Well these are the guys that MS is trying to appeal to. Buy setting up "palladium", "trusted computing", and "drm" type stuff in the computer industry they are creating a system of control for computers. This way they can tailor the media to only play on one computer and one computer only. Patents will prevent people from selling/distributed third party programs without joint consent with MS and other regulating bodies to liscence the technology. The DMCA prevents people from breaking encryption protection scemes like they did with the DVDs.

This crap has been planned out for a long time now. I mean it's long term industry projections.

MS wants computers to be the main entertainment medium. (which is what is going to happen anyways. Everybody knows it.) They want their OS to be a integral part of the whole proccess (software over time gets commoditized. Expensive becomes cheap, cheap becomes free. For instance, try to sell a new web browser nowadays, see how far you get. the same thing is happenning to OSes.). The entertainment industry will fight the trends without properly means of control over the media they distribute. So on and so forth. So DRM is ment to provide a means to a end.
 
I haven't heard of Palladium being used for anything other than rights management for content (movies, music, etc.). Microsoft did toy around with the idea of thin clients and application service providers for their Office products a couple of years ago, but industry disinterest / backlash squashed the idea (I believe that this is what TonyRic is referring to). This is a separate issue from Microsoft's licensing changes (Software Assurance program that VirtualLarry mentioned), but MS licensing is far too confusing for me to comprehend and explain. 😛
 
Originally posted by: MrChad
I haven't heard of Palladium being used for anything other than rights management for content (movies, music, etc.). Microsoft did toy around with the idea of thin clients and application service providers for their Office products a couple of years ago, but industry disinterest / backlash squashed the idea (I believe that this is what TonyRic is referring to). This is a separate issue from Microsoft's licensing changes (Software Assurance program that VirtualLarry mentioned), but MS licensing is far too confusing for me to comprehend and explain. 😛

Liscencing scemes are usually horrific. Seems to me that they are designed to give bean counters something to play around with and work out to try to save a buck, but probably never realy works out in their favor.
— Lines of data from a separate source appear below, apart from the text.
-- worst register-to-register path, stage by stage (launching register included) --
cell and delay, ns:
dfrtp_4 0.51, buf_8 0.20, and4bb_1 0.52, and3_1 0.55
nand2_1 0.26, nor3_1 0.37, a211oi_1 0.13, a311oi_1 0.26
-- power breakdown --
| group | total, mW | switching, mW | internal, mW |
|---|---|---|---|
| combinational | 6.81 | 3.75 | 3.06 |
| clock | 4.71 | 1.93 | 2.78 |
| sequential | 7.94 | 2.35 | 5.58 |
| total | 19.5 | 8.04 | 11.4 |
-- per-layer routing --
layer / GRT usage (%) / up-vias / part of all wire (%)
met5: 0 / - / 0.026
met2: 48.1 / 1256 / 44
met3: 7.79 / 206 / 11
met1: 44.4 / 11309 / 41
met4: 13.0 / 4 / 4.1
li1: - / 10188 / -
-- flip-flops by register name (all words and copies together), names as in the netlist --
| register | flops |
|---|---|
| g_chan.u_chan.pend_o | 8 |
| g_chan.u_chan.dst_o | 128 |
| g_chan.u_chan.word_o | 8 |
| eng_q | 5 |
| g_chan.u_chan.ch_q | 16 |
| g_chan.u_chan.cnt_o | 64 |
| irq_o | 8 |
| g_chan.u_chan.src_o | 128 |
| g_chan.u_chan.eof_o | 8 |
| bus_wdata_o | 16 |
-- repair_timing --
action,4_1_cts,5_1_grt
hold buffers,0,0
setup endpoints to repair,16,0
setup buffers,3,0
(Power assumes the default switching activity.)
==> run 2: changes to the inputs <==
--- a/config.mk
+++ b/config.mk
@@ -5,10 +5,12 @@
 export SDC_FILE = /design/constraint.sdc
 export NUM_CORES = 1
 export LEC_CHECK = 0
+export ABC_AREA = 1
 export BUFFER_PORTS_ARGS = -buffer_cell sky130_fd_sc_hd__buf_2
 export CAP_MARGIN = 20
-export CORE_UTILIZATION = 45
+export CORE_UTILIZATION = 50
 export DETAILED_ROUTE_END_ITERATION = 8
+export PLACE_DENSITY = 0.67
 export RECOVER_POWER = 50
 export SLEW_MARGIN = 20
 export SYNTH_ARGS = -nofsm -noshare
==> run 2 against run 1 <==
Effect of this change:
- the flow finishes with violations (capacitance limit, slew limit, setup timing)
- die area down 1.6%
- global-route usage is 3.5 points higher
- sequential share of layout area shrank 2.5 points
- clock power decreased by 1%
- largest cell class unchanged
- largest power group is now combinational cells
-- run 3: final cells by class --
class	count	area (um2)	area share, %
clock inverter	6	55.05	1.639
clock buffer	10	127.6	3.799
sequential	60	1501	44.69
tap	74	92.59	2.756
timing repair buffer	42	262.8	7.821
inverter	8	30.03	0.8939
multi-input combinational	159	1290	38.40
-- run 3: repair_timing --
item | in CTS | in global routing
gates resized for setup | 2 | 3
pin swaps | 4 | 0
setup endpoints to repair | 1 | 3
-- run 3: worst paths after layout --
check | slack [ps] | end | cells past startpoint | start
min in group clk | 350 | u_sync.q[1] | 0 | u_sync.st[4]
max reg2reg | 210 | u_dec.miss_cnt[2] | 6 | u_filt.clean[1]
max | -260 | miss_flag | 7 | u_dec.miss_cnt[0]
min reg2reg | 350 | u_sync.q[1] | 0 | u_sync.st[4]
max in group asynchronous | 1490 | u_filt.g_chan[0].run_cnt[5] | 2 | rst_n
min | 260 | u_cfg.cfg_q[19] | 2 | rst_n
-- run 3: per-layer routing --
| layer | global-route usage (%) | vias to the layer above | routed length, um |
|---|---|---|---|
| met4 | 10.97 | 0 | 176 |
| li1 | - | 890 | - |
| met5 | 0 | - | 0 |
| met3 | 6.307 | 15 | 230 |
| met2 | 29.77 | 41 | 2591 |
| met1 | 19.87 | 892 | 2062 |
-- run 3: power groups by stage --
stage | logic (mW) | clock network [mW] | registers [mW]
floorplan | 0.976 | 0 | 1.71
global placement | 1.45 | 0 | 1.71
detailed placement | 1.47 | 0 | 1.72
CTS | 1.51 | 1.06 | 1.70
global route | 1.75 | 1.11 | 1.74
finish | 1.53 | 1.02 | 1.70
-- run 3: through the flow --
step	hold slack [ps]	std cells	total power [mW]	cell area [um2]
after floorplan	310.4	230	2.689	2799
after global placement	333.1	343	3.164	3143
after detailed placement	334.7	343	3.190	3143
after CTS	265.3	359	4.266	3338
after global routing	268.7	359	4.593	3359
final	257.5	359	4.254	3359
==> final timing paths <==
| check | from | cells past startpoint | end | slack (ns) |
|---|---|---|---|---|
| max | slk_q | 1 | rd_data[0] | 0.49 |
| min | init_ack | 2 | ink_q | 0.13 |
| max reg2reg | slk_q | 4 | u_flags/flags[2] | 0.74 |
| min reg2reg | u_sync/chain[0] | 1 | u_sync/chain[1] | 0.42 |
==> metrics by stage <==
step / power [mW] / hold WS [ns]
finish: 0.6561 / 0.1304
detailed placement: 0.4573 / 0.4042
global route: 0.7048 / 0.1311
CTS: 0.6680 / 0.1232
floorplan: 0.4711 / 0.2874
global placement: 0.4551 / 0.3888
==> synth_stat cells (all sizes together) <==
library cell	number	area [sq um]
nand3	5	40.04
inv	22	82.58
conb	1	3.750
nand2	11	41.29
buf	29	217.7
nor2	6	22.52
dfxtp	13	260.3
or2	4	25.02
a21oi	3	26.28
===== src/rtl/scu_regs_pkg.sv =====
package scu_regs_pkg;

  // Word indices (byte offset >> 2) of the decoded locations.
  localparam logic [5:0] IDX_CTRL   = 6'h00;
  localparam logic [5:0] IDX_CFG    = 6'h01;
  localparam logic [5:0] IDX_PWR    = 6'h02;
  localparam logic [5:0] IDX_INV    = 6'h03;
  localparam logic [5:0] IDX_FLT_LO = 6'h10;
  localparam logic [5:0] IDX_FLT_HI = 6'h11;
  localparam logic [5:0] IDX_ACC_S  = 6'h14;
  localparam logic [5:0] IDX_ACC_NS = 6'h15;

  // Identity word layout.
  localparam int MAX_CORES = 4;
  localparam int MASK_LSB  = 4;
  localparam int CNT_W     = 2;

  typedef enum logic [2:0] {
    SEL_CTRL,
    SEL_CFG,
    SEL_PWR,
    SEL_INV,
    SEL_FLT,
    SEL_ACC,
    SEL_NONE
  } scu_sel_e;

endpackage


===== src/rtl/scu_addr_dec.sv =====
module scu_addr_dec
  import scu_regs_pkg::*;
#(
  parameter int ADDR_W = 8
) (
  input  logic [ADDR_W-1:0] addr,
  output scu_sel_e          sel
);
  localparam int IDX_W = ADDR_W - 2;

  logic [IDX_W-1:0] widx;
  logic             unused_lsbs;

  assign widx        = addr[ADDR_W-1:2];
  assign unused_lsbs = ^addr[1:0];

  always_comb begin
    if (widx == IDX_W'(IDX_CTRL))
      sel = SEL_CTRL;
    else if (widx == IDX_W'(IDX_CFG))
      sel = SEL_CFG;
    else if (widx == IDX_W'(IDX_PWR))
      sel = SEL_PWR;
    else if (widx == IDX_W'(IDX_INV))
      sel = SEL_INV;
    else if (widx == IDX_W'(IDX_FLT_LO) || widx == IDX_W'(IDX_FLT_HI))
      sel = SEL_FLT;
    else if (widx == IDX_W'(IDX_ACC_S) || widx == IDX_W'(IDX_ACC_NS))
      sel = SEL_ACC;
    else
      sel = SEL_NONE;
  end
endmodule


===== src/rtl/scu_cfg_word.sv =====
module scu_cfg_word
  import scu_regs_pkg::*;
#(
  parameter int CORES  = 4,
  parameter int DATA_W = 32
) (
  output logic [DATA_W-1:0] cfg_word
);
  // legal core counts are 1..MAX_CORES
  generate
    if (CORES < 1 || CORES > MAX_CORES) begin : g_bad_cores
      $error("scu_cfg_word: CORES must be within 1..4");
    end
  endgenerate

  always_comb begin
    cfg_word = '0;
    for (int i = 0; i < MAX_CORES; i++) begin
      if (i < CORES) cfg_word[MASK_LSB+i] = 1'b1;
    end
    cfg_word[CNT_W-1:0] = CNT_W'(CORES - 1);
  end
endmodule


===== src/rtl/scu_ctrl_bit.sv =====
module scu_ctrl_bit (
  input  logic clk,
  input  logic rst,
  input  logic we,
  input  logic d,
  output logic q
);
  always_ff @(posedge clk) begin
    if (rst)
      q <= 1'b0;
    else if (we)
      q <= d;
  end
endmodule


===== src/rtl/scu_regblk.sv =====
module scu_regblk
  import scu_regs_pkg::*;
#(
  parameter int CORES  = 4,
  parameter int ADDR_W = 8,
  parameter int DATA_W = 32
) (
  input  logic              clk,
  input  logic              rst,
  input  logic [ADDR_W-1:0] bus_addr,
  input  logic              bus_wr,
  input  logic [DATA_W-1:0] bus_wdata,
  input  logic              bus_rd,
  output logic [DATA_W-1:0] bus_rdata,
  output logic              snoop_en
);
  scu_sel_e          sel;
  logic [DATA_W-1:0] cfg_word;
  logic              ctrl_we;
  logic              unused_wdata;

  assign unused_wdata = ^bus_wdata[DATA_W-1:1];

  scu_addr_dec #(.ADDR_W(ADDR_W)) u_dec (
    .addr (bus_addr),
    .sel  (sel)
  );

  scu_cfg_word #(.CORES(CORES), .DATA_W(DATA_W)) u_cfg (
    .cfg_word (cfg_word)
  );

  // Only the control word holds state; every other write is dropped.
  assign ctrl_we = bus_wr && (sel == SEL_CTRL);

  scu_ctrl_bit u_ctrl (
    .clk (clk),
    .rst (rst),
    .we  (ctrl_we),
    .d   (bus_wdata[0]),
    .q   (snoop_en)
  );

  // Registered read path, updated only on a read strobe.
  always_ff @(posedge clk) begin
    if (rst)
      bus_rdata <= '0;
    else if (bus_rd) begin
      case (sel)
        SEL_CTRL: bus_rdata <= {{(DATA_W-1){1'b0}}, snoop_en};
        SEL_CFG:  bus_rdata <= cfg_word;
        default:  bus_rdata <= '0;
      endcase
    end
  end
endmodule


===== config.mk =====
export PLATFORM = sky130hd
export DESIGN_NAME = scu_regblk
export DESIGN_NICKNAME = d
export VERILOG_FILES = /design/src/rtl/scu_regs_pkg.sv /design/src/rtl/scu_addr_dec.sv /design/src/rtl/scu_cfg_word.sv /design/src/rtl/scu_ctrl_bit.sv /design/src/rtl/scu_regblk.sv
export SDC_FILE = /design/constraint.sdc
export NUM_CORES = 1
export LEC_CHECK = 0
export BUFFER_PORTS_ARGS = -buffer_cell sky130_fd_sc_hd__buf_2
export CAP_MARGIN = 20
export CORE_UTILIZATION = 24
export CTS_CLUSTER_DIAMETER = 100
export DETAILED_ROUTE_END_ITERATION = 7
export GPL_ROUTABILITY_DRIVEN = 0
export PLACE_DENSITY = 0.79
export SYNTH_ARGS = -nofsm -noshare
export SYNTH_HDL_FRONTEND = slang
export SYNTH_SLANG_ARGS = --single-unit
export TNS_END_PERCENT = 100

===== constraint.sdc =====
create_clock -name clk -period 1.05 [get_ports clk]
set_input_delay 0.1575 -clock clk [delete_from_list [all_inputs] [get_ports clk]]
set_output_delay 0.1575 -clock clk [all_outputs]
set_load 0.005 [all_outputs]

==> run summary, run 1 <==
Of the synthesized area, sequential elements account for 15.8%. The commonest cells after synthesis are sky130_fd_sc_hd__buf_4, sky130_fd_sc_hd__dfxtp_1, sky130_fd_sc_hd__a21oi_1, sky130_fd_sc_hd__nand2b_1. Along the worst hold path, the cell count comes to 2. The largest single stage delay on the critical path is 380 ps.

The number of buffers added for setup after CTS is 0. The required time of the critical path is 890 ps. The count of buffers from port buffering came out at 17. The ratio of cells with drive above 1 in the final layout came out at 35.5%. The number of pins with negative max-slew slack in the final report was 0. Across the routed clock network, the largest skew measured is 0.0378 ps. The synthesized design devotes to its leading area cell type 59.4% of total area. The number of H-tree levels is 1. The x dimension of the die came out at 41.7 um. The power per cell area is 970 mW/mm^2. The final layout net count is 107. After synthesis, the largest family of logic cells by area is buffers and inverters. The async set-or-reset flop fraction in the synthesized netlist came out at 0%.

The root buffer cell chosen for the clock tree is sky130_fd_sc_hd__clkbuf_4. The filler cell count is 148. Among all cell types in the netlist, the one instantiated most often is sky130_fd_sc_hd__buf_4. The number of clock buffers inserted by TritonCTS is 3. Ranked by total cell area, the synthesized netlist is headed by sky130_fd_sc_hd__buf_4, sky130_fd_sc_hd__dfxtp_1, sky130_fd_sc_hd__nor4b_2. The critical path goes through buf_2. The worst setup slack before clock tree synthesis is 43.1 ps. The critical path is of the reg2out type. The insertion delay of the later-clocked pin in the worst-skew pair came out at 230 ps. The initial detailed-routing violation count is 3. The count of final hold-check violations came out at 0. The kind of cell with the highest combined delay on the critical path is flip-flops. In this run the most critical hold path is launched from rst. TritonCTS built the clock tree. After detailed routing, the average wire length per cell comes to 6.87 um. The multiplexer share of the synthesized area is 0%.

The area of the die came out at 0.00174 mm^2. The diode insertion count for antenna repair is 0. The post-cts resize count came out at 0.

The top fanout value on the critical path came out at 6. STA classifies the critical path endpoint as an output port. Counting every sink on the clock net gives 3. Compared with the post-synthesis result, the final layout area differs by -0.330%.

The aggregate routed wire length came out at 529 um. The synthesized netlist devotes 14.2% of its cell area to simple gates. After Yosys synthesis, full adders, half adders and majority gates account for 0% of the synthesized area. IR analysis of the VDD net gives a maximum drop of 348 uV.

Counting I/O delays and the setup requirement, the final critical path takes 907 ps. Using the TritonRoute via totals, the vias-per-cell ratio works out to 3.36. The slowest stage of the critical path belongs to the cell sky130_fd_sc_hd__dfxtp_1. The per-instance average area after synthesis is 8.24 um^2.

The setup slack of the most critical reg-to-reg path is 320 ps. The run finished with clean final reports. The biggest area contributor in the post-synthesis netlist is sky130_fd_sc_hd__buf_4. The worst hold path belongs to the class in2reg. The total I/O pin count is 77. The data arrival time of the critical path came out at 750 ps.

The worst hold slack is 112 ps. The number of buffer and inverter stages on the critical path is 1. The count of max-cap constraint violations came out at 0.

The number of storage elements in the synthesis netlist is 3. The worst flop-to-flop path startpoint is u_ctrl.q$_SDFFE_PP0P_. The post-cts hold buffer count is 0. The number of enable-type register cells in the synthesized netlist came out at 0. The initial utilization of the core area, before any placement, comes to 27.4%. The worst register-to-register path has a depth of 2. The estimated wirelength of the detail-placed design is 493 um. The detailed router placed 259 vias in this run. The core region is 0.00138 mm^2. Entering global routing, the biggest net connects 7 pins. The first-pass GRT wire length came out at 779 um. The remaining antenna violation count after routing came out at 0. The standard-cell row count is 13. Counting along the longest clock path gives a buffer depth of 2. Before antenna repair, the detailed router went through 2 iterations.

Adding up every negative setup slack in the final design gives 0 ps. The leakage power is 0.000235 uW. The xor/xnor share of the synthesized area is 0%. The leftover overflow at the end of global routing is 0. The initial antenna violation count came out at 0. The number of remaining DRC errors came out at 0.

The total number of yosys warnings came out at 0. The number of distinct library cell variants in the gate-level netlist after synthesis is 13. The startpoint type of the worst setup path is a register.

The area fraction in compound gates after synthesis came out at 9.57%. The worst reg2reg path endpoint is u_ctrl.q$_SDFFE_PP0P_. The number of global-route vias before repair was 210. The upper clock frequency limit is 1100 MHz.

The post-route fraction of the period consumed by the critical path is 86.4%. Once routing completed, OpenROAD measured the worst setup slack at 143 ps. After synthesis the cells add up to 379 um^2. The endpoint of the worst hold path is bus_rdata[0]$_SDFFE_PP0P_. The gate count of the mapped netlist came out at 46. The vertical die dimension is 41.7 um. The number of setup violations in the final report is 0. In the global route stage, overall resource usage came out at 6.24%. The most used flip-flop cell after synthesis is sky130_fd_sc_hd__dfxtp_1.

The clock-pin slew reported for the worst setup and hold paths after clock tree synthesis is 40 ps. Setup repair after global routing left no endpoint under its margin.
cell type report:
class | count | area [um^2] | area share (%)
Tap cell | 15 | 18.8 | 4.97
Multi-Input combinational cell | 38 | 188 | 49.7
Clock buffer | 4 | 26.3 | 6.95
Sequential cell | 3 | 60.1 | 15.9
Timing Repair Buffer | 17 | 85.1 | 22.5
sequential cells by signal (all words and copies together) (netlist names):
name / cells
bus_rdata: 2
u_ctrl.q: 1
placed cells by master (no fill, tap or decap), types with 2 or more instances in the layout:
cell	count
sky130_fd_sc_hd__clkbuf_4	3
sky130_fd_sc_hd__conb_1	26
sky130_fd_sc_hd__dfxtp_1	3
sky130_fd_sc_hd__nand2b_1	2
sky130_fd_sc_hd__a21oi_1	2
sky130_fd_sc_hd__buf_2	17
stage by stage:
step | cell area (um^2) | util [%] | cells | total power (uW)
floorplan | 473 | - | 71 | 217
global placement | 352 | 25.4 | 73 | 170
detailed placement | 352 | 25.4 | 73 | 171
CTS | 378 | 27.3 | 77 | 373
global route | 378 | 27.3 | 77 | 397
finish | 378 | 27.3 | 77 | 367
kinds of logic (layout without fill, tap and decap cells):
family	Yosys count	count (layout)
buffers and inverters	30	21
other	1	26
AND/OR/NAND/NOR	7	7
AO/OA/AOI/OAI	5	5
flip-flops	3	3
per-layer routing:
metal,share of wire [%],track usage [%],wire length (um)
met1,30,4.65,157
met2,58,11.3,307
met3,12,4.35,64
met4,0,3.87,0
met5,0,0,0
report_power, final:
group,switching [uW],internal [uW]
combinational,36.2,19.3
clock,53.6,142
sequential,0.389,115
worst max path at each step:
stage | start | to | slack, ps | depth (start not counted)
2_1_floorplan | bus_addr[2] | u_ctrl.q$_SDFFE_PP0P_ | 250 | 3
3_3_place_gp | bus_addr[2] | u_ctrl.q$_SDFFE_PP0P_ | 80 | 4
3_5_place_dp | bus_addr[2] | u_ctrl.q$_SDFFE_PP0P_ | 40 | 4
4_1_cts | bus_rdata[6]$_SDFFE_PP0P_ | bus_rdata[1] | 130 | 1
5_1_grt | bus_rdata[6]$_SDFFE_PP0P_ | bus_rdata[1] | 90 | 1
6_report | bus_rdata[6]$_SDFFE_PP0P_ | bus_rdata[1] | 140 | 1
(Power assumes the default switching activity.)
==> run 2: changes to the inputs <==
--- a/config.mk
+++ b/config.mk
@@ -7,10 +7,13 @@
 export LEC_CHECK = 0
 export BUFFER_PORTS_ARGS = -buffer_cell sky130_fd_sc_hd__buf_2
 export CAP_MARGIN = 20
+export CORE_MARGIN = 4
 export CORE_UTILIZATION = 24
 export CTS_CLUSTER_DIAMETER = 100
 export DETAILED_ROUTE_END_ITERATION = 7
 export GPL_ROUTABILITY_DRIVEN = 0
+export HOLD_SLACK_MARGIN = 0.06
+export MAX_ROUTING_LAYER = met4
 export PLACE_DENSITY = 0.79
 export SYNTH_ARGS = -nofsm -noshare
 export SYNTH_HDL_FRONTEND = slang
==> run 2 against run 1 <==
Via count grew 2.3%. Sequential share of layout area shrank 0.052 points. Worst setup slack gained 4.0 ps. Critical endpoint is now bus_rdata[5].
==> run summary, run 2 (same netlist as run 1, synthesis figures left out) <==
The setup path with the least slack is of type reg2out. The total via count in the routed design is 265 (+2.3%). The count of max-cap constraint violations is 0 (unchanged).

The number of buffer and inverter stages on the critical path was 1 (unchanged). The aggregate routed wire length is 650 um (+23%). The number of standard cells in the final layout excluding fillers came to 78 (+1.3%). The starting density of the core was 25.2% (-2.3 points). The data arrival time of the critical path is 750 ps (about the same).

The largest net degree at the start of global routing is 7 (unchanged). STA classifies the critical path startpoint as a register. The number of detailed-routing iterations run before antenna repair is 2 (unchanged). The CTS sink count came out at 3 (unchanged).

The post-cts hold buffer count is 0 (unchanged). The remaining antenna violation count after routing is 0 (unchanged). The peak supply drop came out at 195 uV (-44%). Traced cell by cell, the critical path runs through buf_2. The delay of the slowest cell on the worst path is 380 ps (about the same). The register with the highest flop count is bus_rdata. The total power came out at 372 uW (+1.5%). The number of remaining DRC errors was 0 (unchanged). The CTS tree is yes. The number of placed cells counting well taps came out at 74 (+1.4%). The post-cts resize count is 0 (unchanged).

The initial antenna violation count is 0 (unchanged). The overall track demand over capacity in global routing is 5.53% (-0.70 points). The path class of the tightest hold or removal check is in2reg. The diode insertion count for antenna repair came to 0 (unchanged). The maximum clock insertion buffer count was 2 (unchanged).

The library cell used most frequently in the layout, excluding fill and tap cells, is sky130_fd_sc_hd__conb_1. The tree is rooted in a sky130_fd_sc_hd__clkbuf_4. The worst path setup slack after routing came to 147 ps (+3.99 ps). The run finished with clean final reports. The insertion delay of the later-clocked pin in the worst-skew pair came out at 230 ps (about the same). The count of final hold-check violations came out at 0 (unchanged). The shortest clock period the worst path allows after layout was 903 ps (-3.99 ps).

The count of buffers from port buffering came out at 17 (unchanged). The initial detailed-routing violation count was 2 (-1). The setup TNS came out at 0 ps (unchanged). The vertical die dimension is 47.7 um (+14%).

The leftover overflow at the end of global routing is 0 (unchanged). The cell family contributing the most delay on the critical path is flip-flops. The ratio of cells with drive above 1 in the final layout is 35.5% (unchanged). The post-route fraction of the period consumed by the critical path is 86.0% (-0.38 points). The number of buffers added for setup after CTS is 0 (unchanged). The number of setup violations in the final report is 0 (unchanged). The estimated wirelength of the detail-placed design came to 578 um (+17%). Among all stages on the critical path, the largest delay is contributed by sky130_fd_sc_hd__dfxtp_1. The cell area reported after detailed placement came out at 353 um^2 (+0.36%). The x dimension of the die is 47.7 um (+14%). The leakage power came to 0.000235 uW (unchanged). The largest registers in the layout are bus_rdata x2, u_ctrl.q x1. In the layout the commonest cells are sky130_fd_sc_hd__conb_1, sky130_fd_sc_hd__buf_2, sky130_fd_sc_hd__dfxtp_1, sky130_fd_sc_hd__clkbuf_4. Relative to the synthesized area, the layout overhead comes to 0%. The first-pass GRT wire length came to 724 um (-7.1%). The standard-cell row count was 14 (+1). The required time of the critical path came out at 890 ps (about the same).

The worst setup slack before clock tree synthesis came out at 60.4 ps (+17.2 ps). The via count normalized by instance count came to 3.40 (+1.0%). The number of pins with negative max-slew slack in the final report is 0 (unchanged). The power per cell area came out at 981 mW/mm^2 (+1.1%). The worst setup path is captured at an output port. The cell area after layout is 379 um^2 (+0.33%).

The area of the die came to 0.00228 mm^2 (+31%). The clock-pin slew reported for the worst setup and hold paths after clock tree synthesis was 40 ps (about the same). The final layout net count came out at 107 (unchanged). The filler cell count is 172 (+16%). The upper clock frequency limit is 1110 MHz (+0.44%). The number of global-route vias before repair is 205 (-2.4%). The total I/O pin count came out at 77 (unchanged). The flip-flop count of the largest register after layout is 2 (unchanged).

The worst setup skew after layout is 0.839 ps (+0.801 ps). The average wire per standard cell came out at 8.33 um (+21%). Setup repair after global routing left no endpoint under its margin. The number of H-tree levels is 1 (unchanged). The number of clock buffers inserted by TritonCTS was 3 (unchanged).

The core area was 0.00151 mm^2 (+9.0%). The top fanout value on the critical path came out at 6 (unchanged).
-- run 2: cell type report --
type / instances / area [um^2] / area share (%)
clock buffers: 4 / 26.3 / 6.93
well taps: 16 / 20.0 / 5.28
multi-input cells: 38 / 188 / 49.5
flip-flops and latches: 3 / 60.1 / 15.8
repair buffers: 17 / 85.1 / 22.4
-- run 2: metal layers --
metal  share of wire [%]  up-vias  track usage (%)
met5                   0        -                -
met4                   0        0             6.45
li1                    -      125                -
met1                  26      118             3.54
met2                  53       22             8.97
met3                  22        0             3.38
-- run 2: where the power goes --
| part | total (uW) | internal (uW) | switching (uW) |
|---|---|---|---|
| Combinational | 56.1 | 19.2 | 36.9 |
| Sequential | 116 | 115 | 0.405 |
| Clock | 200 | 142 | 58.0 |
| Total | 372 | 277 | 95.3 |
-- run 2: path summary, 6_finish.rpt --
kind / start / to / slack [ps] / cells after the start
setup / recovery: bus_rdata[6]$_SDFFE_PP0P_ / bus_rdata[5] / 150 / 1
hold / removal: rst / bus_rdata[6]$_SDFFE_PP0P_ / 110 / 2
hold reg to reg: bus_rdata[0]$_SDFFE_PP0P_ / bus_rdata[0]$_SDFFE_PP0P_ / 470 / 2
setup reg to reg: u_ctrl.q$_SDFFE_PP0P_ / u_ctrl.q$_SDFFE_PP0P_ / 300 / 2
-- run 2: per-stage QoR --
step	utilization, %	hold slack, ps
2_1_floorplan	-	227
3_3_place_gp	23.4	343
3_5_place_dp	23.4	350
4_1_cts	25.2	105
5_1_grt	25.2	114
6_report	25.2	105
Dual CPU liscences for the servers? Or should we just buy 2 servers? Per-seat liscencing maybe? etc etc etc.

However MS is ok in comparision to some.

Check out IBM's various (read hundreds) of different liscencing scemes for different classes of hardware and software they developed over the years.

Liscencing per mips of performace is one thing they used for years and years. You buy a computer with a certain speed CPU. Now you can change out the microcode and get a faster CPU with just a phone call and a half hour of downtime. But that could bump you up to the next mips level, and it would make the software and support costs cost more. Also third party software would be more expensive too.

So intentionally you would buy a computer with maybe 16 cpus. But have only 4 active, because having all 16 going would cost to much, but allows you lots of overhead for future performance upgrades so that you don't have to buy a entire new computer when you need the faster speed.

And that's just one sceme, it replaced a different sceme, and has been replaced for a couple decades with something else equally convoluted.
 
Originally posted by: MercenaryForHire
Originally posted by: BriGy86
I was looking for a song off of google and altavista

Wait a minute, you were trying to download an MP3 from search engines? 😛

- M4H
Sure, a lot of bands offer an MP3 of this or that song, not to mention otherwise legally free downloads.